I may be the only man alive to suffer from Tennis Elbow in both of my knees. I’m like the Roger Federer of sitting on park benches.
Riotous immigrants left the streets of Paris ablaze again tonight, and I’m waiting for the #FakeNews to say this is a good thing for marshmallow sales.
False financial alarms these past two Septembers, but will we make it through two more Fed rate hikes by this coming September? #BuySilver
I saw an article headline that said there are four types of coaches. I didn’t read it, because I already know I’m the fifth type.
Buffett is a major investor in Coke. Maybe the human feces found floating in each carcinogenic can is the shit that flows from his mouth.
Two selves walk alone in the woods, and I chose the one who most closely resembles me.
I choose myself — every second. If I don’t choose me, then who will?
I used to be lonely. But then I found love. I couldn’t believe my luck. Someone had just left it by the side of the road next to a recycle bin.
The Real may look the same, but our reality has changed. As you wake up, you realize everything is fraudulent. It’s all #FakeNews.
I still see #Bitcoin as a borderless, frictionless financial transaction tool, but not an investment to hoard and hold.

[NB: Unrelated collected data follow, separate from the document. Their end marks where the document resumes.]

This is an optimization exercise on Yosys and OpenROAD, whose aim is small area, a short achievable clock period and few clock cycles per item, not a production implementation.

Setup of trial 19:
==> module tea_iter_core, before the edit <==
module tea_iter_core (
  input  logic             clk,
  input  logic             rst,
  input  logic             in_valid,
  output logic             in_ready,
  input  logic             in_decrypt,
  input  logic [63:0]      in_v,
  input  logic [127:0]     in_k,
  output logic             out_valid,
  input  logic             out_ready,
  output logic [63:0]      out_v,
  output logic             out_decrypt
);
  localparam logic [31:0] DELTA        = 32'h9E3779B9;
  localparam logic [31:0] NEG_DELTA    = 32'h61C88647;   
  localparam logic [31:0] SUM_DEC_INIT = 32'hC6EF3720;   
  function automatic logic [31:0] add32(input logic [31:0] x, input logic [31:0] y,
                                        input logic cin);
    logic [31:0] g, p, gg, pp, gn, pn;
    g  = x & y;
    p  = x ^ y;
    gg = g;
    pp = p;
    gg[0] = g[0] | (p[0] & cin);
    for (int l = 0; l < 5; l++) begin
      gn = gg;
      pn = pp;
      for (int i = 0; i < 32; i++) begin
        if ((i >> l) & 1) begin
          gn[i] = gg[i] | (pp[i] & gg[((i >> l) << l) - 1]);
          pn[i] = pp[i] & pp[((i >> l) << l) - 1];
        end
      end
      gg = gn;
      pp = pn;
    end
    add32 = p ^ {gg[30:0], cin};
  endfunction
  logic         run_q;       
  logic         sw_q;        
  logic         fin_q;       
  logic         done_q;      
  logic         idle_q;      
  logic [31:0]  a_q, b_q, sum_q;
  logic [63:0]  kx_q, ky_q;
  logic         dec_q;
  logic         ph_q;        
  logic         in_rdy, accept;
  logic         step, last;
  logic [31:0]  f, b_step;
  assign f = add32(b_q << 4, kx_q[63:32], 1'b0) ^ add32(b_q, sum_q, 1'b0)
           ^ add32(b_q >> 5, kx_q[31:0], 1'b0);
  assign b_step = add32(a_q ^ {32{dec_q}}, f, 1'b0) ^ {32{dec_q}};
  assign step = run_q & ~sw_q;
  assign last = ph_q & (dec_q ? (sum_q[12] & sum_q[16] & sum_q[28])
                              : (sum_q[5] & ~sum_q[27]));
  assign in_rdy      = idle_q;
  assign accept      = in_valid & in_rdy;
  assign in_ready    = in_rdy & ~rst;
  assign out_valid   = done_q;
  assign out_v       = {a_q, b_q};
  assign out_decrypt = dec_q;
  always_ff @(posedge clk) begin
    if (rst) begin
      run_q  <= 1'b0;
      done_q <= 1'b0;
      idle_q <= 1'b1;
    end else if (accept) begin
      run_q  <= 1'b1;
      idle_q <= 1'b0;
    end else if (run_q) begin
      if (sw_q ? fin_q : (last & ~dec_q)) begin
        run_q  <= 1'b0;
        done_q <= 1'b1;
      end
    end else if (done_q & out_ready) begin
      done_q <= 1'b0;
      idle_q <= 1'b1;
    end
  end
  always_ff @(posedge clk) begin
    if (accept) begin
      sw_q  <= in_decrypt;
      fin_q <= 1'b0;
    end else if (run_q) begin
      if (sw_q) sw_q <= 1'b0;
      else if (last) begin
        sw_q  <= 1'b1;
        fin_q <= 1'b1;
      end
    end
  end
  always_ff @(posedge clk) begin
    if (run_q) begin
      kx_q <= ~ky_q;
      ky_q <= ~kx_q;
      if (step) ph_q <= ~ph_q;
      sum_q <= sum_q + ((dec_q ? NEG_DELTA : DELTA) & {32{step & ph_q}});
    end else begin
      kx_q  <= in_k[63:0];
      ky_q  <= ~in_k[127:64];
      ph_q  <= 1'b0;
      sum_q <= in_decrypt ? SUM_DEC_INIT : DELTA;
    end
  end
  always_ff @(posedge clk) begin
    if (run_q) begin
      a_q <= b_q;
      b_q <= sw_q ? a_q : b_step;
    end else if (accept) begin
      a_q   <= in_v[63:32];
      b_q   <= in_v[31:0];
      dec_q <= in_decrypt;
    end
  end
endmodule
From an optimization exercise on the open Yosys and OpenROAD flow, aimed at a short achievable clock period and few clock cycles; shortcuts taken in it are not production practice. In this exercise RTL edits were held to simulation tests only and were not proved equivalent to the original.

==> flow/config.mk <==
export PLATFORM = sky130hd
export DESIGN_NAME = cnn_top
export DESIGN_NICKNAME = cnn_top
export VERILOG_FILES = /design/flow/design.v
export SDC_FILE = /design/flow/constraint.sdc
export NUM_CORES = 4
export LEC_CHECK = 0
export ABC_CLOCK_PERIOD_IN_PS = 4000
export CAP_MARGIN = 20
export CORE_MARGIN = 2
export CORE_UTILIZATION = 40
export SETUP_SLACK_MARGIN = 5
export SLEW_MARGIN = 20
==> flow/constraint.sdc <==
create_clock -name core_clock -period 11.0 [get_ports {clk}]
set_input_delay 2.2000 -clock core_clock [delete_from_list [all_inputs] [get_ports {clk}]]
set_output_delay 2.2000 -clock core_clock [all_outputs]
set_load 0.01 [all_outputs]
==> flow/design.v <==
package cnn_pkg;
  localparam int ADDR_W         = 19;   
  localparam int DP_DEPTH       = 4;    
  localparam int MAX_DIM        = 32;   
  localparam int DIM_W          = 6;    
  localparam int WORD_W         = 32;   
  localparam int BYTES_PER_WORD = 4;    
  localparam int ACC_W          = 32;   
  localparam int ACT_MAX        = 255;  
  typedef enum logic [2:0] {
    IDLE      = 3'd0,
    LOAD_WGT  = 3'd1,   
    LOAD_BIAS = 3'd2,
    READ_LINE = 3'd3,   
    MAC       = 3'd4,
    WAIT_WR   = 3'd5,   
    DONE      = 3'd6
  } cnn_state_e;
  typedef struct packed {
    logic [ADDR_W-1:0] addr_x;      
    logic [ADDR_W-1:0] addr_y;      
    logic [ADDR_W-1:0] addr_bias;
    logic [ADDR_W-1:0] addr_z;      
    logic [DIM_W-1:0]  x_rows;
    logic [DIM_W-1:0]  x_cols;
  } cnn_cfg_t;
  typedef struct packed {
    logic              req;
    logic [ADDR_W-1:0] addr;
  } rd_port_t;
  typedef struct packed {
    logic              req;
    logic [ADDR_W-1:0] addr;
    logic [WORD_W-1:0] data;
  } wr_port_t;
  typedef struct packed {
    logic                    valid;
    logic                    last;    
    logic signed [ACC_W-1:0] sum;
  } pix_t;
endpackage
`timescale 1ns/1ps
`timescale 1ns/1ps
module cnn_mac
(
  input  logic [31:0]        px,    
  input  logic [31:0]        wc,    
  output logic signed [17:0] dot
);
  always_comb
  begin
    dot = '0;
    for (int k = 0; k < 4; k++)
      dot = dot + 18'($signed({1'b0, px[8*k +: 8]}) * $signed(wc[8*k +: 8]));
  end
endmodule
From an optimization exercise on the open Yosys and OpenROAD flow, aimed at small area and a short achievable clock period; shortcuts taken in it are not production practice. The RTL was checked by simulation tests, not by an equivalence proof against the original design. No activity file was given, so power comes from the tool's default toggle rates.

==> flow/design.v (outline; a module is shown in full before it is edited, if it fits) <==
// module mag_fa: 10 lines
// module mag_hold: 8 lines
// module fft_mag_sq_frame: 719 lines
module fft_mag_sq_frame
#(
  parameter  int FFT_LEN = 64,
  localparam int IDX_W   = $clog2(FFT_LEN)
) (
  input  logic             aclk,
  input  logic             areset,
  input  logic [31:0]      slave_tdata,
  input  logic             slave_tvalid,
  output logic             slave_tready,
  output logic [31:0]      master_tdata,
  output logic             master_tvalid,
  input  logic             master_tready,
  output logic             master_tlast,
  output logic [IDX_W-1:0] peak_bin,
  output logic [31:0]      peak_mag,
  output logic             peak_valid
);
  // ...
==> flow/flow/run.sh <==
#!/bin/bash
set -euo pipefail
bash standard.sh \
  "BUFFER_PORTS_ARGS=-buffer_cell sky130_fd_sc_hd__buf_1" \
  "CTS_ARGS=-sink_clustering_enable -repair_clock_nets -sink_clustering_size 16 -sink_clustering_max_diameter 50 -buf_list sky130_fd_sc_hd__clkbuf_8 -dont_use_dummy_load" \
  finish > standard.log 2>&1
==> flow/standard.sh <==
#!/bin/bash
# synth_recipe.tcl (not shown) runs the flow's synth.tcl, then flattens the netlist and writes it again
# the make line also repeats each setting of config.mk as NAME=value (left out here)
make -C /OpenROAD-flow-scripts/flow DESIGN_CONFIG=/design/flow/config.mk WORK_HOME=/design/flow/orfs CLKGATE_MAP_FILE= SYNTH_SCRIPT=/design/flow/synth_recipe.tcl "${@:-finish}"
==> flow/config.mk <==
export PLATFORM = sky130hd
export DESIGN_NAME = fft_mag_sq_frame
export DESIGN_NICKNAME = fft_mag_sq_frame
export VERILOG_FILES = /design/flow/design.v
export SDC_FILE = /design/flow/constraint.sdc
export NUM_CORES = 4
export LEC_CHECK = 0
export ABC_CLOCK_PERIOD_IN_PS = 3000
export CAP_MARGIN = 20
export CORE_MARGIN = 2
export CORE_UTILIZATION = 40
export CTS_BUF_LIST = sky130_fd_sc_hd__clkbuf_8
export CTS_CLUSTER_DIAMETER = 50
export CTS_CLUSTER_SIZE = 16
export SETUP_SLACK_MARGIN = 3.85
export SLEW_MARGIN = 20
export SYNTH_HIERARCHICAL = 1
export SYNTH_MINIMUM_KEEP_SIZE = 0
export TNS_END_PERCENT = 5
==> flow/constraint.sdc <==
create_clock -name core_clock -period 7.0 [get_ports {aclk}]
set_input_delay 1.4000 -clock core_clock [delete_from_list [all_inputs] [get_ports {aclk}]]
set_output_delay 1.4000 -clock core_clock [all_outputs]
set_load 0.01 [all_outputs]
==> impl_metrics.env, run 1 <==
export IMPL_ctsResizeCount=60
export IMPL_preCtsSetupSlack_ns=3.29
export IMPL_wl_per_cell_microns=18.1
export IMPL_fmax_ghz=0.305
export IMPL_power_switching_w=0.00320
export IMPL_pg_comb_w=0.00449
export IMPL_post_route_util=0.452
export IMPL_irDropWorstVdd_mv=0.223
export IMPL_clock_sinks=220
export IMPL_met3_length_microns=2630
export IMPL_hold_violations=0
export IMPL_cts_root_buf="clkbuf_8"
export IMPL_clock_skew_ns=0.0646
export IMPL_finalSetupTns_ns=0
export IMPL_numCtsBuffers=28
export IMPL_top_register="s2_bits_r"
export IMPL_criticalPathCategory="flop to flop"
export IMPL_setup_slack_ns=3.72
export IMPL_synthSimpleGateAreaFrac=0.106
export IMPL_io_buffers=109
export IMPL_hp_start="peak_mag_r[19]"
export IMPL_largestClassByArea="multi-input gates"
export IMPL_clk_latency_ns=0.58
export IMPL_status="timing/DRC/antenna clean"
export IMPL_power_frac_clock=0.101
export IMPL_layout_drive_gt1_share=0.147
export IMPL_slowest_delay_ns=0.56
export IMPL_hold_path_class="flop to flop"
export IMPL_crit_path_end_kind="flop"
export IMPL_max_slew_worst_pin_slew_ns=0.858
Background: an optimization exercise with open tools, aiming at small area. Do not read the settings as production practice.
The RTL was checked by simulation tests, not by an equivalence proof against the original design.
Power is estimated from default activity; no workload was simulated.

### flow/run.sh
#!/bin/bash
# synth_recipe.tcl (not shown) runs the flow's synth.tcl, then flattens the netlist and writes it again
# the make line also repeats each setting of config.mk as NAME=value (left out here)
make -C /OpenROAD-flow-scripts/flow DESIGN_CONFIG=/design/flow/config.mk WORK_HOME=/design/flow/orfs CLKGATE_MAP_FILE= SYNTH_SCRIPT=/design/flow/synth_recipe.tcl finish
### flow/design.v
package pixelPkg;
	localparam int coordWidth     = 10;
	localparam int tileSize       = 32;
	localparam int tileShift      = 5;   
	localparam int mapCols        = 20;
	localparam int mapRows        = 15;
	localparam int mapSize        = mapCols * mapRows;
	localparam int tileIndexWidth = 9;
	localparam int playerWidth  = 20;
	localparam int playerHeight = 27;
	localparam int bombWidth    = 15;
	localparam int bombHeight   = 18;
	typedef enum logic [2:0] {
		tileEmpty   = 3'd0,
		tileWall    = 3'd1,
		tileBrick   = 3'd2,
		tileSpeedUp = 3'd3,
		tileBombUp  = 3'd4
	} tileKindT;
	typedef enum logic {
		statePlay  = 1'b0,
		statePause = 1'b1
	} gameStateT;
	typedef struct packed {
		logic [coordWidth-1:0] x;
		logic [coordWidth-1:0] y;
	} pixelPosT;
	typedef struct packed {
		logic [7:0] red;
		logic [7:0] green;
		logic [7:0] blue;
	} rgbT;
	typedef struct packed {
		logic                      valid;
		logic [tileIndexWidth-1:0] index;
		tileKindT                  kind;
	} mapWriteT;
	typedef struct packed {
		tileKindT             kind;
		logic [tileShift-1:0] offX;
		logic [tileShift-1:0] offY;
	} tileLookupT;
	typedef struct packed {
		rgbT  color;
		logic solid;   
	} tileColorT;
	typedef struct packed {
		logic player1;
		logic player2;
		logic bomb;
	} spriteHitsT;
	localparam rgbT colorBlack    = {8'h00, 8'h00, 8'h00};
	localparam rgbT colorSky      = {8'h00, 8'ha2, 8'he8};
	localparam rgbT colorWallFace = {8'hb0, 8'hb0, 8'hb0};
	localparam rgbT colorWallEdge = {8'h40, 8'h40, 8'h40};
	localparam rgbT colorBrick    = {8'hb5, 8'h31, 8'h20};
	localparam rgbT colorMortar   = {8'hff, 8'hcc, 8'hc5};
	localparam rgbT colorSpeedUp  = {8'hf8, 8'h28, 8'h00};
	localparam rgbT colorBombUp   = {8'hf8, 8'h78, 8'h00};
	localparam rgbT colorPlayer1  = {8'he8, 8'h20, 8'h50};
	localparam rgbT colorPlayer2  = {8'he0, 8'h18, 8'h98};
	localparam rgbT colorBomb     = {8'h20, 8'h40, 8'h58};
endpackage
`timescale 1ns/1ps
module tileMap (
	input  logic                   Clk,
	input  logic                   reset,
	input  pixelPkg::pixelPosT     drawPos,
	input  pixelPkg::mapWriteT     mapWrite,
	output pixelPkg::tileLookupT   lookup
);
	pixelPkg::tileKindT tiles [0:pixelPkg::mapSize-1];
	logic [pixelPkg::coordWidth-pixelPkg::tileShift-1:0] tileRow;
	logic [pixelPkg::coordWidth-pixelPkg::tileShift-1:0] tileCol;
	logic [pixelPkg::coordWidth-1:0]           tileIndex;   
	pixelPkg::tileKindT                        kindNow;
	assign tileRow   = drawPos.y[pixelPkg::coordWidth-1:pixelPkg::tileShift];
	assign tileCol   = drawPos.x[pixelPkg::coordWidth-1:pixelPkg::tileShift];
	assign tileIndex = pixelPkg::coordWidth'(tileRow) * pixelPkg::coordWidth'(pixelPkg::mapCols) + pixelPkg::coordWidth'(tileCol);
	assign kindNow = (tileIndex < pixelPkg::coordWidth'(pixelPkg::mapSize)) ?
		tiles[tileIndex[pixelPkg::tileIndexWidth-1:0]] : pixelPkg::tileEmpty;
	always_ff @(posedge Clk) begin
		if (reset) begin
			for (int i = 0; i < pixelPkg::mapSize; i++) begin
				tiles[i] <= pixelPkg::tileEmpty;
			end
		end else if (mapWrite.valid && mapWrite.index < pixelPkg::tileIndexWidth'(pixelPkg::mapSize)) begin
			tiles[mapWrite.index] <= mapWrite.kind;
		end
	end
	always_ff @(posedge Clk) begin
		lookup.kind <= kindNow;
		lookup.offX <= drawPos.x[pixelPkg::tileShift-1:0];
		lookup.offY <= drawPos.y[pixelPkg::tileShift-1:0];
	end
endmodule
`timescale 1ns/1ps
module tileShader (
	input  pixelPkg::tileLookupT lookup,
	output pixelPkg::tileColorT  tileColor
);
	localparam logic [pixelPkg::tileShift-1:0] lastOff = pixelPkg::tileShift'(pixelPkg::tileSize - 1);
	logic onEdge;
	logic onMortar;
	assign onEdge = (lookup.offX == '0) || (lookup.offX == lastOff) ||
		(lookup.offY == '0) || (lookup.offY == lastOff);
	assign onMortar = (lookup.offY[2:0] == 3'd0);
	always_comb begin
		tileColor.solid = 1'b0;
		tileColor.color = pixelPkg::colorSky;
		case (lookup.kind)
			pixelPkg::tileWall: begin
				tileColor.solid = 1'b1;
				if (onEdge) begin
					tileColor.color = pixelPkg::colorWallEdge;
				end else begin
					tileColor.color = pixelPkg::colorWallFace;
				end
			end
			pixelPkg::tileBrick: begin
				tileColor.solid = 1'b1;
				if (onMortar) begin
					tileColor.color = pixelPkg::colorMortar;
				end else begin
					tileColor.color = pixelPkg::colorBrick;
				end
			end
			pixelPkg::tileSpeedUp: begin
				tileColor.color = pixelPkg::colorSpeedUp;
			end
			pixelPkg::tileBombUp: begin
				tileColor.color = pixelPkg::colorBombUp;
			end
			default: begin
				tileColor.color = pixelPkg::colorSky;   
			end
		endcase
	end
endmodule
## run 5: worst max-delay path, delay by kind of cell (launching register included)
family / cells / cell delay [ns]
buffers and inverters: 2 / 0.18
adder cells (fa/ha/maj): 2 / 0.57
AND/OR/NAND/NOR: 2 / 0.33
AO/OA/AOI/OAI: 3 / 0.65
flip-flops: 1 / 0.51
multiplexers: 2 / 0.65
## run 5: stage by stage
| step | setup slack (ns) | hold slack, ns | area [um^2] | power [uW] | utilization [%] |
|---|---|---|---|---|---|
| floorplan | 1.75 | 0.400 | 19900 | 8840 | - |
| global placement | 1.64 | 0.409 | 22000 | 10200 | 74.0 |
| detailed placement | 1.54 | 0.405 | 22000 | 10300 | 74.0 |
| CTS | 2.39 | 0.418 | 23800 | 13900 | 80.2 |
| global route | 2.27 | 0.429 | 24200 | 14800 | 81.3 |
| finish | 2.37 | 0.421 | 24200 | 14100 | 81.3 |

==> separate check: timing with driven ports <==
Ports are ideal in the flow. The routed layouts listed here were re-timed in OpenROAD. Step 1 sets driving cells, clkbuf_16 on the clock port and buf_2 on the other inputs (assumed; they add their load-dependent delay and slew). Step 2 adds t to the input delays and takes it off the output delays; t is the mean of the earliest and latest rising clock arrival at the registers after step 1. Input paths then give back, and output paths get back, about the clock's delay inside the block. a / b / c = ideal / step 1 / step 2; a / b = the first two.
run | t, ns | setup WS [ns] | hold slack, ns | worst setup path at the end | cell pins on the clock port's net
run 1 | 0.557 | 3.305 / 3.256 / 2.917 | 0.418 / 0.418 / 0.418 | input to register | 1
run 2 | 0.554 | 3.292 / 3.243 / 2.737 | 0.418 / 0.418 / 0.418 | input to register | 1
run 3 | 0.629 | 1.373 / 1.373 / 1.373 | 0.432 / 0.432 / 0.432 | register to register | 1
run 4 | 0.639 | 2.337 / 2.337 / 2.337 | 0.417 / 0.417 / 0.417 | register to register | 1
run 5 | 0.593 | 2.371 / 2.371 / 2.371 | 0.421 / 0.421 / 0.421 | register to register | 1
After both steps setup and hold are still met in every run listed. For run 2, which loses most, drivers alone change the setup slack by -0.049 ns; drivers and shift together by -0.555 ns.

It’s better to leave the strip club early with all your money, rather than waiting for it to matriculate out of your wallet. Same with Bitcoin
Interaction is the key to gaining traction. Most brands and businesses tend to think communication flows in only one direction, outwards.
The Men’s Restroom was in complete darkness. I don’t know if I peed in the urinal or in the sink. I should sell tickets for the experience.
This world is run by evil men, so much so that in the future all my heroes will be in prison, while guys like John McCain profit off war.
My new hobby is writing to men falsely imprisoned, guilty of something unlawful, but not immoral. I admire them for boldly defying The State
How dare they engage in a consensual business transaction with the audacity to sell raw milk to a willing buyer! They need to be destroyed!
The only pills you should be taking are Red Pills, not anything pushed by Big Pharma. This in itself is a #RedPill most refuse to swallow.
He won’t return my texts, and I wonder why. Maybe it’s about that time I borrowed cash from him and paid him back in Jarod Kintz Inc. scrip.
Another Wall Street executive has been thrown out of a building. It’s being called a suicide. Right. Because if you are going to kill yourself by going splat on the cement, you dress up in a freshly-pressed three-piece suit first.
She walked into my life like a chair, one with three legs and not four, and the situation was so full of sit I just had to give it a rest.
We met in a pool hall where we gambled, we boozed, and we got bamboozled. This was probably the most exciting two minutes of my life.